Remove all LLM generated commits before people get hurt by this nonsense

(github.com)

30 points | by shantnutiwari 12 hours ago

3 comments

amluto 1 hour ago
This is kind of a sad situation. Tridge is an excellect programmer and a very respected member of the community, and I totally get it. rsync, like most old C projects, has a lot of accumulated cruft, and things that would be nice to fix, and bugs. And those bugs come in at least three classes: semantic bugs, improper interactions with the OS, and memory safety bugs. And the author and long-time maintainer has the same problem as every other maintainer and team: not enough time to deal with everything.
And now LLMs come along, and they are so, so seductive.
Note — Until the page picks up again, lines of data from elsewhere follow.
Design BallCompetition, start of the top module:
module BallCompetition(
    input	wire clk,					 
    input   wire rstn,					 
    input	wire	[3:0]  sw_in,  	 
    input   wire  [2:0]  key_in,		 
    output	wire	[1:0]  reg_ab,  	 
    output  wire  [7:0]  led_time,	 
    output  [8:0]  seg_led_1,			 
	 output  [8:0]  seg_led_2			 
);
For scale: ~160 flip-flops, about 11000 µm² of cells after synthesis.
Settings: LEC_CHECK=0, ABC_AREA=1, CAP_MARGIN=20, CORE_ASPECT_RATIO=0.5, CORE_MARGIN=2, CORE_UTILIZATION=72, CTS_CLUSTER_DIAMETER=338, CTS_CLUSTER_SIZE=99, PLACE_DENSITY=0.38, SETUP_SLACK_MARGIN=0.76, SLEW_MARGIN=20, TNS_END_PERCENT=10; clock period 3.49 ns.
run.sh (not shown) runs the stock make flow with config.mk's settings and CLKGATE_MAP_FILE=.
The first run failed in global routing (5_1_grt), error GRT-0232.
Edit:
ABC_AREA = not set   (was 1)
PLACE_DENSITY = not set   (was 0.38)
TNS_END_PERCENT = not set   (was 10)
This time the run never finished: it broke off in clock tree synthesis (4_1_cts) on DPL-0038; die size falls by 1.6%; synthesized cell count falls by 17%; area after synthesis falls by 1.7%.
Edit:
CORE_ASPECT_RATIO = not set   (was 0.5)
CORE_UTILIZATION = 66   (was 72)
CTS_CLUSTER_DIAMETER = not set   (was 338)
CTS_CLUSTER_SIZE = not set   (was 99)
SETUP_SLACK_MARGIN = not set   (was 0.76)
clock period = 6.7 ns   (was 3.49 ns; I/O delays follow)
This time the run produced a clean layout.
Synthesized cell count does not change.
Die area rose by 8.4%.
Synthesized area does not change.
Edit:
CORE_UTILIZATION = 52   (was 66)
clock period = 6.3 ns   (was 6.7 ns; I/O delays follow)
After rerunning:
- area after synthesis stays the same
- non-clock buffer count increases by 35
- hold slack degrades by 0.014 ns
- die area increases by 26%
- worst setup slack degrades by 0.14 ns
- synthesized cell count is unchanged
- flip-flop count is unchanged
- sequential power increases by about 5%
Edit:
CORE_UTILIZATION = 62   (was 52)
clock period = 6.62 ns   (was 6.3 ns; I/O delays follow)
=> The new run completed without violations; final area fell slightly; worst setup slack improves by 0.21 ns; core utilization grows by 11 points; routed wire length goes down slightly.


Setup of wip/juniper:
Starting RTL as in the previous note.
export LEC_CHECK = 0
export ABC_AREA = 1
export CAP_MARGIN = 20
export CORE_ASPECT_RATIO = 0.94
export CORE_MARGIN = 2
export CORE_UTILIZATION = 72
export CTS_CLUSTER_DIAMETER = 360
export CTS_CLUSTER_SIZE = 75
export HOLD_SLACK_MARGIN = -0.1
export MAX_ROUTING_LAYER = met5
export PLACE_DENSITY = 0.37
export SETUP_SLACK_MARGIN = -0.15
export SLEW_MARGIN = 20
export TNS_END_PERCENT = 100
create_clock -name core_clock -period 4.37 [get_ports {clk}]
wip/juniper -> stages 100% | layout checks FAIL | negative setup slack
They will fix your bugs if you ask them to. They will even find your bugs. And they're right a remarkably large fraction of the time. It's magic! You can write an agent loop or magic harness or swarm and let them do this on their own if you want. And so you start getting through your backlog, and it's fun, and you feel good, and you let your guard down. And you start having problems:
- Your favorite LLM does not have the context that lives in your head. I use rsync because Tridge wrote a fine piece of software, and he knows how to write serious software, and I'm willing to accept that it's in C and therefore almost certainly has a safety bug or three. If I wanted to use claude-ersatz-rsync, I'd use that instead, but I really don't, TYVM.
- Remember how LLMs are right a remarkable fraction of the time? The fraction is remarkable, but it's nowhere close to 100%. (Yet? Who knows. Right now, it's DEFINITELY nowhere near 100%.)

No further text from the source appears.